** Opening Material for this task block **

[src/design/bbie_defines.svh]
// constants for the byte and bit instruction execute block
// Behaviour
// (RULE1) Every program counter write other than the jump instruction forces counter bit eight low.
// (RULE2) A read-modify-write of the second I/O port takes its source from the pin levels, not the latch.
// (RULE3) load_direction_latch with file operand six copies the accumulator into the port direction latch.
// (RULE4) A direction latch bit of one floats its pin by turning that pin's output enable off.
// (RULE5) A file write to timer_counter_reg clears the prescaler when the prescaler belongs to the timer.
// (RULE6) add_accum_file sums accumulator and file register and updates carry, nibble carry and zero.
// (RULE7) For byte file instructions destination zero writes the accumulator and one writes the file register.
// (RULE8) bit_clear_file clears the selected bit of the file register and keeps all flags.
// (RULE9) bit_set_file sets the selected bit of the file register and keeps all flags.
// (RULE10) and_literal_accum ANDs the accumulator with an eight-bit literal and updates only zero.
// (RULE11) and_accum_file ANDs accumulator and file register into the chosen destination, zero only.
// (RULE12) test_skip_if_zero on a clear bit flushes the fetched instruction and runs an idle_slot.
// (RULE13) test_skip_if_one on a set bit flushes the fetched instruction and runs an idle_slot, no flags.
// (RULE14) Bit instructions decode from the top four opcode bits, then bit index and file address.
// (RULE15) Zero follows an all-zero result; add sets carry from bit seven and nibble carry from bit three.
`ifndef BBIE_DEFINES_SVH
`define BBIE_DEFINES_SVH

`define BBIE_INSTR_W     12
`define BBIE_DATA_W      8
`define BBIE_ADDR_W      5
`define BBIE_PC_W        9
`define BBIE_BIT_W       3

`define BBIE_OP6_ADD     6'h07
`define BBIE_OP6_ANDF    6'h05
`define BBIE_OP4_ANDL    4'hE
`define BBIE_OP4_BCLR    4'h4
`define BBIE_OP4_BSET    4'h5
`define BBIE_OP4_TSTZ    4'h6
`define BBIE_OP4_TSTO    4'h7
`define BBIE_OP3_JUMP    3'h5
`define BBIE_DIR_LOAD    12'h006

`define BBIE_ADDR_TIMER  5'h01
`define BBIE_ADDR_PCLOW  5'h02
`define BBIE_ADDR_PORT   5'h06

`define BBIE_ACC_RST     8'h00
`define BBIE_DIR_RST     8'hFF
`define BBIE_OE_RST      8'h00

`endif

[src/design/bbie_pkg.sv]
// types shared by the execute block
`include "bbie_defines.svh"
package bbie_pkg;
    typedef enum logic [1:0] {PH_IDLE, PH_EXEC, PH_SKIP} bbie_phase_t;

    typedef enum logic [2:0] {ALU_PASS, ALU_ADD, ALU_AND, ALU_CLR, ALU_SET} bbie_alu_op_t;

    typedef struct packed {
        logic carry;
        logic nibbleOverflowFlag;
        logic zero;
    } bbie_flags_t;

    typedef struct packed {
        bbie_phase_t                 phase;
        logic [`BBIE_INSTR_W-1:0]    instr;
        logic [`BBIE_DATA_W-1:0]     accum;
        bbie_flags_t                 flags;
        logic [`BBIE_DATA_W-1:0]     dirLatch;
        logic [`BBIE_DATA_W-1:0]     portOutEn;
        logic [`BBIE_ADDR_W-1:0]     fileAddr;
        logic                        fileWrEn;
        logic [`BBIE_DATA_W-1:0]     fileWrData;
        logic                        pcLoad;
        logic [`BBIE_PC_W-1:0]       pcLoadValue;
        logic                        fetchFlush;
        logic                        prescClear;
        logic                        ready;
        logic                        execDone;
    } bbie_state_t;
endpackage

[src/design/bbie_alu.sv]
// combinational arithmetic and bit logic with flag generation
`timescale 1ns/1ps
`include "bbie_defines.svh"
module bbie_alu #(
    parameter int W = `BBIE_DATA_W
) (
    input  wire logic                        [W-1:0]  accum,
    input  wire logic                        [W-1:0]  operand,
    input  wire logic           [`BBIE_BIT_W-1:0]     bitIdx,
    input  wire bbie_pkg::bbie_alu_op_t               op,
    output logic                             [W-1:0]  result,
    output logic                                      carryOut,
    output logic                                      nibbleOut,
    output logic                                      zeroOut
);
    if (W != `BBIE_DATA_W) begin : g_width_check
        $error("bbie_alu supports only the eight-bit data width");
    end

    function automatic logic allZero(input logic [W-1:0] v);
        allZero = (v == '0);
    endfunction

    logic [W:0] sum;
    logic [4:0] lowSum;
    logic [W-1:0] mask;

    always_comb begin
        // (RULE6) full sum of accumulator and file
        sum      = {1'h0, accum} + {1'h0, operand};
        lowSum   = {1'h0, accum[3:0]} + {1'h0, operand[3:0]};
        mask     = W'(1) << bitIdx;
        result   = operand;
        carryOut = 1'h0;
        nibbleOut = 1'h0;
        case (op)
            bbie_pkg::ALU_ADD: begin
                result = sum[W-1:0];
                // (RULE15) carry from bit seven and bit three
                carryOut  = sum[W];
                nibbleOut = lowSum[4];
            end
            bbie_pkg::ALU_AND: result = accum & operand;
            bbie_pkg::ALU_CLR: result = operand & ~mask;
            bbie_pkg::ALU_SET: result = operand | mask;
            default: result = operand;
        endcase
        // (RULE15) zero on an all-zero result
        zeroOut = allZero(result);
    end
endmodule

** Closing Material for this task block **

▶ _What you will do_:
Copy here each line of the preceding records with "allZero" in it.

▶ _The completed task_:
    function automatic logic allZero(input logic [W-1:0] v);
        allZero = (v == '0);
        zeroOut = allZero(result);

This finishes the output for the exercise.